When the sub excites all the room modes, there will inevitably be peaks and dips in the response at the listening spot. EQ can cut the peaks, but cannot fill the holes.
With 2 subs in different locations, say left and right on front wall, there will be "averaging", i.e., some of the holes from one will be filled in by the other, because it excites the modes from a different location. The result, at the LP, with EQ from your AVR, will be perceptually smoother, more satisfying bass...and over a wider area were you to ever have guests.
$1500 will buy you 2 very nice subs. A pair of Rythmik L12s would be <$1200 (or an L12 + LVX12 for <$1500) and should more than keep up with your mains. Plenty of other great choices/brands with that budget.

cheers


----------



## theJman (Mar 3, 2012)

rhinoamerican said:


> Since I like to do my due diligence I tried find out all I could on the Episode and didn't find much other than it's an installer only product.


Episode is indeed an installer-only product, which is why you didn't find much; few people probably own them. There's also nothing to suggest they warrant the premium price either, so going that route is probably not be your best option.




rhinoamerican said:


> So, I'd like to reach out and see what other people would recommend for my space and my budget (Under $1,000 (single sub) or $1,500 (dual) if possible). Is it worth going with dual subs if I'm going to be the only one using the space?


AJ pretty much covered the pro's of multiple subwoofers, so you should be alright there. His suggestion for dual Rythmik LV12R's is a good one - definitely consider those. Another excellent choice would be a pair of HSU's ULS-15 MK2. While they are a few dollars over your budget I can attest to their quality; I just published a review on that very model, and was highly impressed with what I heard.


----------



## tonyvdb (Sep 5, 2007)

Agree with all the above comments, you would get a much bigger bang for buck going with two of the above mentioned subs or have a look at two SVS PB 2000. http://www.svsound.com/collections/ported-subwoofers/products/pb-2000


----------



## Talley (Dec 8, 2010)

We have the same cuft of space and I currently have a single HSU VTF-15 MK2 and typically run in sealed mode. That single sub has impressed me to no end and see extensions down to 16hz in my room. As mentioned the dual HSU ULS-15 MK2 which uses the same driver/amp as mine is a sealed 15" sub and can be had on their website for $1500 for dual.... with a shipping cost of $138 on top of that. Two of those subs would absolutely rock that room as a single one does mine.... albeit I have a larger box is all.
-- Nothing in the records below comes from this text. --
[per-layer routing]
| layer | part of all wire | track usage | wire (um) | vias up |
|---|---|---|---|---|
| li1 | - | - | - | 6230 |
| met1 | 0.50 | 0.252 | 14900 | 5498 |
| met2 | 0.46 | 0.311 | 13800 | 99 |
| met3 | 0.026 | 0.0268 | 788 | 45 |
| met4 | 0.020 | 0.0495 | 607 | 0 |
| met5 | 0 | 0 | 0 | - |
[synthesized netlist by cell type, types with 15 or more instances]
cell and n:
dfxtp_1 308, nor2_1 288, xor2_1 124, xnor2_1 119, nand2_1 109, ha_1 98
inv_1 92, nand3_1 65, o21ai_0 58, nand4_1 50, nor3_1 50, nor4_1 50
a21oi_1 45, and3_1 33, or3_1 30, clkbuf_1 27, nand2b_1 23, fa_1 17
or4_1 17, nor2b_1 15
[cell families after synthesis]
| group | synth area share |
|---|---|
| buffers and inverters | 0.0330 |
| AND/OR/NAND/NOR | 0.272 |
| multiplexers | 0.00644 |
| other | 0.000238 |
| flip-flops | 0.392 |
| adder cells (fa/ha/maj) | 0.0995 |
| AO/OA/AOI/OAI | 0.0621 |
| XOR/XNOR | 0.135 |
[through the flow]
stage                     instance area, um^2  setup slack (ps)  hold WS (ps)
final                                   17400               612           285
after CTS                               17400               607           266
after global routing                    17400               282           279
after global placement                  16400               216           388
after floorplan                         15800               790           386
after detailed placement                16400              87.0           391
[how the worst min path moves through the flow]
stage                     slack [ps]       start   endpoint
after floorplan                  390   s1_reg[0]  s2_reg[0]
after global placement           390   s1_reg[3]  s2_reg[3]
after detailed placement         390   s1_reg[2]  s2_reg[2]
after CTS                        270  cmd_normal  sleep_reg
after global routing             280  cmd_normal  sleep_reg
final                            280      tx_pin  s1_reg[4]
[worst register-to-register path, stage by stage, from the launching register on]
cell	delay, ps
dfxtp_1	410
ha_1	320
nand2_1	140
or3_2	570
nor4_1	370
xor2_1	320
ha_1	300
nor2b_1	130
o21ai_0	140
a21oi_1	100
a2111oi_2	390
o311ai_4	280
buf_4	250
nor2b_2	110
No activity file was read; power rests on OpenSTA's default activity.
$ cat config.mk
export PLATFORM = sky130hd
export DESIGN_NAME = csp_clock_ctrl
export DESIGN_NICKNAME = d
export VERILOG_FILES = /design/src/inc/csp_pkg.sv /design/src/rtl/csp_clock_ctrl.sv
export SDC_FILE = /design/constraint.sdc
export NUM_CORES = 1
export LEC_CHECK = 0
export BUFFER_PORTS_ARGS = -buffer_cell sky130_fd_sc_hd__buf_2
export CORE_MARGIN = 2
export CORE_UTILIZATION = 50
export CTS_BUF_LIST = sky130_fd_sc_hd__clkbuf_4 sky130_fd_sc_hd__clkbuf_8 sky130_fd_sc_hd__clkbuf_16
export CTS_CLUSTER_SIZE = 16
export DETAILED_ROUTE_END_ITERATION = 7
export GPL_ROUTABILITY_DRIVEN = 0
export PLACE_DENSITY_LB_ADDON = 0.2
export SYNTH_ARGS = -nofsm -noshare
export SYNTH_HDL_FRONTEND = slang
export SYNTH_SLANG_ARGS = --single-unit
export TNS_END_PERCENT = 30
$ cat constraint.sdc
create_clock -name clk -period 6.1 [get_ports clk]
set_clock_uncertainty 0.1 [all_clocks]
set_input_delay 1.22 -clock clk [delete_from_list [all_inputs] [get_ports clk]]
set_output_delay 1.22 -clock clk [all_outputs]
set_load 0.02 [all_outputs]
$ cat src/inc/csp_pkg.sv
// Notes on behaviour
// - External clock modes start at once, no oscillator start-up wait after reset or sleep.
// - External clock modes drive the secondary pin with the input clock divided by four.
// - Multiplier runs only with its enable bit set and a multiplier-capable mode chosen.
// - Multiplier takes a 4 MHz reference and yields 96 MHz for core and USB.
// - Eight-ratio input prescaler brings 4 MHz multiples down to the 4 MHz reference.
// - Core divider derives the core clock from the multiplier path by 1, 2, 3 or 6.
// - Main internal oscillator gives 8 MHz directly and through a postscaler down to 31 kHz.
// - Internal multiplier modes feed the 8 MHz oscillator into the multiplier, up to 48 MHz.
// - Slow oscillator runs when selected or when any of four timer features is enabled.
// - Frequency-select field picks main direct, slow direct or a postscaler output.
// - Trim write settles quickly; execution continues and no completion flag exists.
// - Each trim step changes the main oscillator rate by the same amount.
// - Bit 7 picks main divided by 256 or the slow oscillator for 31 kHz.
// - Modes without multiplier keep it off whatever the enable bit says.
// - Enabling the multiplier switches the core only after the full 2 ms lock count and a seen reference.
// - Six-bit trim is two's complement: zero centre, 011111 max, 100000 min.
// - USB clock is 6 MHz for low speed or 48 MHz for full speed.
// - Multiplier output is divided to feed USB and core at the same time.
// - Core divider ratio comes from a configuration field: 1, 2, 3 or 6.
// - Low-speed USB needs a 24 MHz core so USB gets 6 MHz.
package csp_pkg;

  // Timing
  localparam int CLK_FREQ_KHZ    = 100000;
  localparam int LOCK_TIME_US    = 2000;
  localparam int LOCK_CYCLES_DEF = LOCK_TIME_US * (CLK_FREQ_KHZ / 1000);
  localparam int OST_TICKS       = 1024;

  // Phase accumulator increments, 24-bit fraction of the 100 MHz clock
  localparam int          ACC_W     = 24;
  localparam logic [23:0] MAIN_INC  = 24'h147ae1; // 8 MHz
  localparam logic [23:0] SLOW_INC  = 24'h001451; // 31 kHz
  localparam logic [23:0] NODE_INC  = 24'h7ae148; // 48 MHz node after the 96 MHz halving
  localparam logic [23:0] TRIM_STEP = 24'h000a3d; // One trim step

  // Register byte offsets
  localparam logic [3:0] OFS_TUNE = 4'h0;
  localparam logic [3:0] OFS_CTRL = 4'h4;
  localparam logic [3:0] OFS_CFG  = 4'h8;
  localparam logic [3:0] OFS_STAT = 4'hc;

  // Field positions
  localparam int TUNE_SRC_BIT   = 7;
  localparam int TUNE_MULTIPLIER_ENABLE_BIT = 6;
  localparam int TRIM_W         = 6;
  localparam int CFG_MODE_LSB   = 0;
  localparam int CFG_PRE_LSB    = 3;
  localparam int CFG_CORE_CLOCK_DIVIDER_LSB  = 6;
  localparam int CFG_USBLS_BIT  = 8;
  localparam int CFG_FEAT_LSB   = 9;

  // Reset values
  localparam logic [7:0] TUNE_RST  = 8'h00;
  localparam logic [2:0] FREQ_RST  = 3'h6;
  localparam logic [2:0] PRE_RST   = 3'h0;
  localparam logic [1:0] CORE_CLOCK_DIVIDER_RST = 2'h3;
  localparam logic [3:0] FEAT_RST  = 4'h0;

  typedef enum logic [2:0] {
    crystal_direct_mode, crystal_pll_mode, external_clock_in_mode, external_clock_pll_mode,
    internal_direct_mode, internal_clkout_mode, internal_pll_mode, internal_pll_clkout_mode
  } csp_mode_t;

  typedef enum logic [1:0] {sw_idle, sw_wait_old, sw_wait_new} csp_sw_t;

  typedef struct packed {
    logic        cyc;
    logic        stb;
    logic        we;
    logic [3:0]  adr;
    logic [3:0]  sel;
    logic [31:0] dat;
  } csp_wb_req_t;

  typedef struct packed {
    logic        ack;
    logic [31:0] dat;
  } csp_wb_rsp_t;

  typedef struct packed {
    logic core_tick;
    logic usb_tick;
    logic slow_osc_enable;
    logic multiplier_running;
  } csp_clk_out_t;

endpackage

$ cat src/rtl/csp_clock_ctrl.sv
module csp_clock_ctrl import csp_pkg::*; #(
  parameter int LOCK_CYCLES = LOCK_CYCLES_DEF
) (
  input  wire logic         clk,
  input  wire logic         arst_n,
  input  wire csp_wb_req_t  wb_req,
  output csp_wb_rsp_t       wb_rsp,
  input  wire logic         osc_input_pin,
  input  wire logic         sleep_req,
  output logic              osc_output_pin,
  output logic              osc_output_oe,
  output csp_clk_out_t      clk_out
);

  localparam int LOCK_W = $clog2(LOCK_CYCLES + 1);
  localparam int OST_W  = $clog2(OST_TICKS + 1);
  localparam logic [LOCK_W-1:0] LOCK_LAST = LOCK_W'(LOCK_CYCLES - 1);
  localparam logic [OST_W-1:0]  OST_LAST  = OST_W'(OST_TICKS - 1);

  typedef struct packed {
    logic [7:0]        tune;
    logic [2:0]        freq_sel;
    csp_mode_t         mode;
    logic [2:0]        prediv;
    logic [1:0]        core_clock_divider;
    logic              usb_low;
    logic [3:0]        feat;
    logic              ack;
    logic [31:0]       rdata;
    logic [ACC_W-1:0]  main_acc;
    logic [ACC_W-1:0]  slow_acc;
    logic [ACC_W-1:0]  node_acc;
    logic              pin_q;
    logic [1:0]        ext_cnt;
    logic [OST_W-1:0]  ost_cnt;
    logic              osc_ready;
    logic [3:0]        pre_cnt;
    logic              ref_seen;
    logic [LOCK_W-1:0] lock_cnt;
    logic              locked;
    logic [7:0]        post_cnt;
    logic [2:0]        pdiv_cnt;
    logic [2:0]        cpu_cnt;
    logic [1:0]        usb_cnt;
    logic              on_pll;
    csp_sw_t           sw;
    logic              core_tick;
    logic              usb_tick;
  } csp_state_t;

  csp_state_t s;
  csp_state_t next_s;
  logic [1:0] rst_sync;
  logic       rst_n;

  //////////////////////////////////////////////////////////////////////////////
  // Helpers

  // Accumulate and report the carry
  function automatic logic [ACC_W:0] acc_step(input logic [ACC_W-1:0] a, input logic [ACC_W-1:0] inc);
    acc_step = {1'b0, a} + {1'b0, inc};
  endfunction

  // Prescaler code to ratio minus one
  function automatic logic [3:0] pre_last(input logic [2:0] code);
    case (code)
      3'h0:    pre_last = 4'hb;
      3'h1:    pre_last = 4'h9;
      3'h2:    pre_last = 4'h5;
      3'h3:    pre_last = 4'h4;
      3'h4:    pre_last = 4'h3;
      3'h5:    pre_last = 4'h2;
      3'h6:    pre_last = 4'h1;
      default: pre_last = 4'h0;
    endcase
  endfunction

  // Core divider code to ratio minus one: 11 none, 10 half, 01 third, 00 sixth
  function automatic logic [2:0] cpu_last(input logic [1:0] code);
    case (code)
      2'h3:    cpu_last = 3'h0;
      2'h2:    cpu_last = 3'h1;
      2'h1:    cpu_last = 3'h2;
      default: cpu_last = 3'h5;
    endcase
  endfunction

  //////////////////////////////////////////////////////////////////////////////
  // Reset release

  // Two-stage release of the asynchronous reset
  always_ff @(posedge clk or negedge arst_n) begin
    if (!arst_n) begin
      rst_sync <= 2'b00;
    end else begin
      rst_sync <= {rst_sync[0], 1'b1};
    end
  end
  assign rst_n = rst_sync[1];

  //////////////////////////////////////////////////////////////////////////////
  // Decode of mode and sources

  logic             pll_capable;
  logic             ext_mode;
  logic             xtal_mode;
  logic             int_mode;
  logic             pll_on;
  logic             ext_tick;
  logic [ACC_W-1:0] main_inc;
  logic [ACC_W:0]   main_sum;
  logic [ACC_W:0]   slow_sum;
  logic [ACC_W:0]   node_sum;
  logic             main_tick;
  logic             slow_tick;
  logic             node_tick;
  logic             slow_run;
  logic             prim_tick;
  logic             pre_hit;
  logic [7:0]       post_mask;
  logic             post_hit;
  logic             int_clk_tick;
  logic             pdiv_hit;
  logic             cpu_hit;
  logic             old_tick;
  logic             want_pll;
  logic             cur_tick;
  logic             tgt_tick;
  logic             wb_req_ok;

  // Multiplier-capable modes
  assign pll_capable = (s.mode == crystal_pll_mode) || (s.mode == external_clock_pll_mode) ||
                       (s.mode == internal_pll_mode) || (s.mode == internal_pll_clkout_mode);
  assign ext_mode    = (s.mode == external_clock_in_mode) || (s.mode == external_clock_pll_mode);
  assign xtal_mode   = (s.mode == crystal_direct_mode) || (s.mode == crystal_pll_mode);
  assign int_mode    = !ext_mode && !xtal_mode;

  assign pll_on = s.tune[TUNE_MULTIPLIER_ENABLE_BIT] && pll_capable && !sleep_req;

  // Rising edge of the sampled input clock
  assign ext_tick = osc_input_pin && !s.pin_q;

  assign main_inc = MAIN_INC + ACC_W'({{(ACC_W - TRIM_W){s.tune[TRIM_W-1]}}, s.tune[TRIM_W-1:0]} * TRIM_STEP);

  assign main_sum  = acc_step(s.main_acc, main_inc);
  assign main_tick = main_sum[ACC_W] && !sleep_req;

  assign slow_run  = (int_mode && s.freq_sel == 3'h0 && !s.tune[TUNE_SRC_BIT]) || (|s.feat);
  assign slow_sum  = acc_step(s.slow_acc, SLOW_INC);
  assign slow_tick = slow_sum[ACC_W] && slow_run;

  assign node_sum  = acc_step(s.node_acc, NODE_INC);
  assign node_tick = node_sum[ACC_W] && pll_on && s.locked;

  // main oscillator in internal modes, else the ready input pin, into the multiplier path
  assign prim_tick = int_mode ? main_tick : (ext_tick && s.osc_ready);

  assign pre_hit = prim_tick && (s.pre_cnt == pre_last(s.prediv));

  // divide by 256 or slow oscillator
  assign post_mask = (s.freq_sel == 3'h0) ? 8'hff : (8'hff >> (4'(s.freq_sel) + 4'h1));
  assign post_hit  = main_tick && ((s.post_cnt & post_mask) == post_mask);

  assign int_clk_tick = (s.freq_sel == 3'h0 && !s.tune[TUNE_SRC_BIT]) ? slow_tick : post_hit;

  assign pdiv_hit = prim_tick && (s.pdiv_cnt == cpu_last(s.core_clock_divider));
  assign cpu_hit  = node_tick && (s.cpu_cnt == cpu_last(s.core_clock_divider));

  assign old_tick = (s.mode == internal_direct_mode || s.mode == internal_clkout_mode) ? int_clk_tick : pdiv_hit;
  assign want_pll = pll_on && s.locked;
  assign cur_tick = s.on_pll ? cpu_hit : old_tick;
  assign tgt_tick = s.on_pll ? old_tick : cpu_hit;

  assign wb_req_ok = wb_req.cyc && wb_req.stb && !s.ack;

  //////////////////////////////////////////////////////////////////////////////
  // Next state

  always_comb begin
    next_s           = s;
    next_s.ack       = 1'b0;
    next_s.core_tick = 1'b0;
    next_s.usb_tick  = 1'b0;
    next_s.pin_q     = osc_input_pin;
    next_s.main_acc  = main_sum[ACC_W-1:0];
    next_s.slow_acc  = slow_run ? slow_sum[ACC_W-1:0] : s.slow_acc;
    next_s.node_acc  = (pll_on && s.locked) ? node_sum[ACC_W-1:0] : s.node_acc;

    // Register bus, one-cycle answer
    if (wb_req_ok) begin
      next_s.ack   = 1'b1;
      next_s.rdata = 32'h0000_0000;
      if (wb_req.adr == OFS_TUNE) begin
        next_s.rdata = {24'h00_0000, s.tune};
        if (wb_req.we && wb_req.sel[0]) begin
          next_s.tune = wb_req.dat[7:0];
        end
      end else if (wb_req.adr == OFS_CTRL) begin
        next_s.rdata = {29'h0000_0000, s.freq_sel};
        if (wb_req.we && wb_req.sel[0]) begin
          next_s.freq_sel = wb_req.dat[2:0];
        end
      end else if (wb_req.adr == OFS_CFG) begin
        next_s.rdata = {19'h0_0000, s.feat, s.usb_low, s.core_clock_divider, s.prediv, s.mode};
        if (wb_req.we && wb_req.sel[0]) begin
          next_s.mode   = csp_mode_t'(wb_req.dat[CFG_MODE_LSB +: 3]);
          next_s.prediv = wb_req.dat[CFG_PRE_LSB +: 3];
          next_s.core_clock_divider  = wb_req.dat[CFG_CORE_CLOCK_DIVIDER_LSB +: 2];
        end
        if (wb_req.we && wb_req.sel[1]) begin
          next_s.usb_low = wb_req.dat[CFG_USBLS_BIT];
          next_s.feat    = wb_req.dat[CFG_FEAT_LSB +: 4];
        end
      end else if (wb_req.adr == OFS_STAT) begin
        next_s.rdata = {26'h000_0000, s.ref_seen, slow_run, s.osc_ready, s.on_pll, s.locked, pll_on};
      end
    end

    if (ext_tick) begin
      next_s.ext_cnt = s.ext_cnt + 2'h1;
    end

    // external modes are ready at once
    if (!xtal_mode) begin
      next_s.osc_ready = 1'b1;
      next_s.ost_cnt   = '0;
    end else if (sleep_req) begin
      next_s.osc_ready = 1'b0;
      next_s.ost_cnt   = '0;
    end else if (ext_tick && !s.osc_ready) begin
      next_s.ost_cnt = s.ost_cnt + OST_W'(1);
      if (s.ost_cnt == OST_LAST) begin
        next_s.osc_ready = 1'b1;
      end
    end

    // Prescaler and reference presence
    if (prim_tick) begin
      next_s.pre_cnt = pre_hit ? 4'h0 : (s.pre_cnt + 4'h1);
    end
    if (!pll_on) begin
      next_s.ref_seen = 1'b0;
    end else if (pre_hit) begin
      next_s.ref_seen = 1'b1;
    end

    // lock counter on the system clock
    if (!pll_on) begin
      next_s.lock_cnt = '0;
      next_s.locked   = 1'b0;
    end else if (s.lock_cnt != LOCK_LAST) begin
      next_s.lock_cnt = s.lock_cnt + LOCK_W'(1);
    end else if (s.ref_seen) begin
      next_s.locked = 1'b1;
    end

    // Postscaler and dividers
    if (main_tick) begin
      next_s.post_cnt = s.post_cnt + 8'h01;
    end
    if (prim_tick) begin
      next_s.pdiv_cnt = pdiv_hit ? 3'h0 : (s.pdiv_cnt + 3'h1);
    end
    if (node_tick) begin
      next_s.cpu_cnt = cpu_hit ? 3'h0 : (s.cpu_cnt + 3'h1);
    end

    // wait for old edge then new edge
    case (s.sw)
      sw_idle: begin
        next_s.core_tick = cur_tick;
        if (want_pll != s.on_pll) begin
          next_s.sw = sw_wait_old;
        end
      end
      sw_wait_old: begin
        next_s.core_tick = cur_tick;
        if (want_pll == s.on_pll) begin
          next_s.sw = sw_idle;
        end else if (cur_tick || s.on_pll) begin // A stopped multiplier leaves no edge to wait for
          next_s.sw = sw_wait_new;
        end
      end
      sw_wait_new: begin
        if (want_pll == s.on_pll) begin
          next_s.sw = sw_idle;
        end else if (tgt_tick) begin
          next_s.core_tick = 1'b1;
          next_s.on_pll    = want_pll;
          next_s.sw        = sw_idle;
        end
      end
      default: begin
        next_s.sw = sw_idle;
      end
    endcase
    if (sleep_req) begin
      next_s.core_tick = 1'b0;
    end

    // full speed from the 48 MHz node
    // low speed is a quarter of the core clock
    if (!s.usb_low) begin
      next_s.usb_tick = node_tick;
    end else if (next_s.core_tick) begin
      next_s.usb_cnt  = s.usb_cnt + 2'h1;
      next_s.usb_tick = (s.usb_cnt == 2'h3);
    end
  end

  //////////////////////////////////////////////////////////////////////////////
  // State register

  always_ff @(posedge clk or negedge rst_n) begin
    if (!rst_n) begin
      s          <= '0;
      s.tune     <= TUNE_RST;
      s.freq_sel <= FREQ_RST;
      s.mode     <= crystal_direct_mode;
      s.prediv   <= PRE_RST;
      s.core_clock_divider    <= CORE_CLOCK_DIVIDER_RST;
      s.feat     <= FEAT_RST;
      s.sw       <= sw_idle;
    end else begin
      s <= next_s;
    end
  end

  //////////////////////////////////////////////////////////////////////////////
  // Outputs

  assign wb_rsp.ack   = s.ack;
  assign wb_rsp.dat   = s.rdata;
  assign osc_output_pin = s.ext_cnt[1];
  assign osc_output_oe  = ext_mode;
  assign clk_out.core_tick          = s.core_tick;
  assign clk_out.usb_tick           = s.usb_tick;
  assign clk_out.slow_osc_enable    = slow_run;
  assign clk_out.multiplier_running = pll_on;
endmodule

==> PnR_summary.wiki, run 1 <==
{| class="wikitable"
! Metric !! Value
|-
| Half-perimeter wire length after detailed placement || 14.5 mm
|-
| # hold bufs at CTS || 0
|-
| Count of pins on the block boundary || 86
|-
| Area growth from synthesis to layout || 13.9%
|-
| Count of different cell masters after synthesis || 75
|-
| H-tree Lvls || 4
|-
| GRT Resource Usage Total || 0.198
|-
| Critical Path Fanout Max || 3
|-
| Std cell rows || 51
|-
| Commonest non-fill, non-tap cells in the layout || sky130_fd_sc_hd__dfrtp_1, sky130_fd_sc_hd__nand2_1, sky130_fd_sc_hd__ha_1, sky130_fd_sc_hd__nor2_1, sky130_fd_sc_hd__xnor2_1
|-
| ANT nets after route || 0
|-
| Die area || 21300 um^2
|-
| Number of enable flip-flop cells after synthesis || 0
|-
| Signal arrival time at the worst endpoint || 6.15 ns
|-
| Leak pwr || 5.48 nW
|-
| Worst setup slack after layout || 0.166 ns
|-
| Critical path launch point type || flip-flop
|-
| DRC violation count after routing || 0
|-
| Worst Hold Path Cells || 0
|-
| Max-slew violation count || 0
|-
| Summed instance area of the synthesized netlist || 10100 um^2
|-
| Post-layout util || 0.585
|-
| Cell count after synthesis || 996
|-
| Power per cell area || 493 nW/um^2
|-
| Wire length of the first global-routing pass || 34.6 mm
|-
| Worst max-slew margin expressed relative to the limit || 0.436
|-
| Detail-routed via count per cell || 5.33
|-
| Multi-input gate area in the final layout || 5540 um^2
|-
| Number of DRC markers in iteration 0 || 333
|-
| Inserted Diodes || 0
|-
| Time the final worst path needs with I/O delays and setup || 5.93 ns
|-
| Max capacitance violation total || 0
|-
| Destination of the worst register-to-register timing path || s[6]
|-
| Nature of the critical path endpoint || flip-flop
|-
| Chip height || 146 um
|-
| Clock insertion delay at the later pin of the skew report || 0.44 ns
|-
| FF+latch count, synth || 169
|-
| Total routed wirelength || 20.2 mm
|-
| Share of synthesized registers carrying an async set or reset || 1.00
|-
| Filler cell count || 1764
|-
| Overall die width || 146 um
|-
| Max rail drop VDD || 351 uV
|-
| Clock sink total || 169
|-
| Post-placement setup slack || -0.257 ns
|-
| Starting density of the core || 0.514
|-
| Number of optimization iterations in the first detailed-route pass || 5
|-
| Buffer depth of the longest clock path || 2
|-
| Via count of the routed design || 7207
|-
| Outcome || completed
|-
| Post-Synthesis Mean Instance Area || 10.1 um^2
|-
| Data required time at the worst endpoint || 6.31 ns
|-
| GRT overflow || 0
|-
| Total CTS buffers || 17
|-
| Layout cell share with drive strength beyond 1 || 0.195
|-
| Transition at the pin with the smallest max-transition slack || 0.847 ns
|-
| Area inside the core boundary || 19700 um^2
|-
| Buffers added on ports || 45
|-
| Category of the most critical setup path || flip-flop to flip-flop
|-
| Hold Crit Endpoint || rst_sync[1]
|-
| Start point of the worst hold path || rst_sync[0]
|-
| CTS tree || yes
|-
| RSZ-0062 raised after global routing || yes
|-
| Final setup viols || 0
|-
| Clock slew at reported path FFs || 0.07 ns
|-
| Vias in the first global route || 7169
|-
| Maximum clock frequency || 0.169 GHz
|-
| Minimum setup slack among reg-to-reg paths || 0.17 ns
|-
| Area occupied by registers || 4240 um^2
|-
| Clk Tree Root Cell || sky130_fd_sc_hd__clkbuf_16
|-
| Share of synthesized area occupied by flip-flops and latches || 0.419
|-
| Main flop type after synthesis || sky130_fd_sc_hd__dfrtp_1
|-
| Initial antenna violation count || 0
|-
| Total Power Consumption || 5.67 mW
|-
| Final worst path period share || 0.973
|-
| Worst hold path class || flip-flop to flip-flop
|-
| Number of cells on the worst reg-to-reg path || 26
|-
| Average wire length per cell after detail routing || 15.0 um
|-
| Layout net count || 1214
|-
| Commonest non-fill, non-tap cell in the layout || sky130_fd_sc_hd__dfrtp_1
|-
| Final hold viol count || 0
|-
| Largest net degree at the start of global routing || 65
|-
| Beginning of the worst register-to-register path || s[183]
|-
| Count of yosys warnings during synthesis || 0
|}
## registers in the layout, summed over array words and instances, names as in the netlist
name            cells
clk_out             2
rst_sync            2
s                 150
wb_rsp             14
osc_output_pin      1
## cell families after synthesis
kind of cell | Yosys count | synth area share
other | 2 | 0.000744
AO/OA/AOI/OAI | 179 | 0.117
flip-flops | 169 | 0.419
adder cells (fa/ha/maj) | 92 | 0.123
AND/OR/NAND/NOR | 300 | 0.145
buffers and inverters | 104 | 0.0529
multiplexers | 35 | 0.0419
XOR/XNOR | 115 | 0.0998
## routing by layer
layer / up-vias / track usage / share of wire
met5: - / 0 / 0
li1: 3560 / - / -
met2: 110 / 0.315 / 0.47
met1: 3517 / 0.278 / 0.48
met4: 0 / 0.0583 / 0.014
met3: 20 / 0.0375 / 0.030
## worst max path at each step
stage	depth (start not counted)	end	start	slack [ns]
floorplan	25	s[6]	s[182]	0.16
global placement	25	s[6]	s[181]	-0.16
detailed placement	25	s[6]	s[181]	-0.26
CTS	26	s[6]	s[181]	0.004
global route	26	s[6]	s[183]	-0.08
finish	26	s[6]	s[183]	0.17
## cell type report
type | count | share of cell area
Clock buffer | 19 | 0.0388
Clock inverter | 13 | 0.0115
Inverter | 48 | 0.0157
Multi-Input combinational cell | 741 | 0.482
Sequential cell | 169 | 0.368
Tap cell | 265 | 0.0288
Timing Repair Buffer | 98 | 0.0548
## repair_timing
item / in CTS / in global routing
setup endpoints to repair: 19 / 26
gates resized for setup: 10 / 33
buffers inserted: 3 / 2
pin swaps: 11 / 18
http://www.hsuresearch.com/products/uls-15mk2Dual.html

Cannot go wrong. and with movies you always should go as large of a driver/enclosure as you can afford for cost and space. The ULS's are basically a 18" cube.
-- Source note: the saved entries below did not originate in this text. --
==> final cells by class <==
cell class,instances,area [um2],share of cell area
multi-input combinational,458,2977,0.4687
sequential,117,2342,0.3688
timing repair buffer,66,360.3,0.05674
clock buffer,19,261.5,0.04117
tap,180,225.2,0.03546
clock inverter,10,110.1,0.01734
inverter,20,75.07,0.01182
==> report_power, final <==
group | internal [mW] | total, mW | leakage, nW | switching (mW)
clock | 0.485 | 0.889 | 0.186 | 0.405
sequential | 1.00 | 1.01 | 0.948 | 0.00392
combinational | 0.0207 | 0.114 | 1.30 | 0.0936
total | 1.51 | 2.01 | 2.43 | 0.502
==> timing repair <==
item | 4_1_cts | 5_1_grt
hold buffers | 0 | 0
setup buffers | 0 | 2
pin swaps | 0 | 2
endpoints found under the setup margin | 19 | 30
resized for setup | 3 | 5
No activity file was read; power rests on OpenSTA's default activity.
Then ULS-15 Mk2 was not out when I purchased my sub otherwise I would of gone with two of them. I plan on adding a second VTF-15 but that total cost for me would be $2016 and not sure if it's worth $378 more since I run sealed mostly.


----------



## vidiot33 (Dec 12, 2013)

I would second the Rythmik and Hsu recommendations. From what I've learned, the Rythmik might be a bit more accurate, cleaner and more nuanced, while the Hsu (especially ported) might hit a bit harder. If you listen to a lot of music, a couple of sealed Rythmiks would do the job nicely. I would also advocate for two subs for best results, but you could get them one at time. SVS is also a very good value.

Sent from my iPhone using HTShack


----------



## chriscorv58 (Jan 29, 2014)

I would have to recommend going with dual svs pb2000 from the refurbished area on the svs site. Bang for the buck would be hard to beat.


----------



## rhinoamerican (Dec 30, 2015)

I'm just following up on my original post and I want to thank everyone for their suggestions. I ultimately went with dual HSU Research ULS-15 MK2 subwoofers. I am sure from everything I read that the SVS and Rhymiks would be just as pleasing but I really wanted dual 15 inch subs that would work in my space and the HSUs fit the bill. And I couldn't be happier!

Here are a couple of pictures of them.

Thanks


----------



## Talley (Dec 8, 2010)

Man... glad to see the choice 

How do they sound?


----------



## theJman (Mar 3, 2012)

You chose wisely grasshopper. :T


----------



## rhinoamerican (Dec 30, 2015)

Talley said:


> Man... glad to see the choice
> 
> How do they sound?


I'm not an expert - I couldn't tell you if a sub is "boomy" or "accurate" or "nuanced" - but to me the ULS sound amazing! They bring a whole new life to my movie library. JMan's review (which really sold me on the subs) sums it up better than I could - "...the ULS spoke in a hushed manner, never raising its voice unless it needed to get a point across. You could almost forget it was there until the soundtrack got challenging, at which point the thing would rise up and announce its presence in no uncertain terms."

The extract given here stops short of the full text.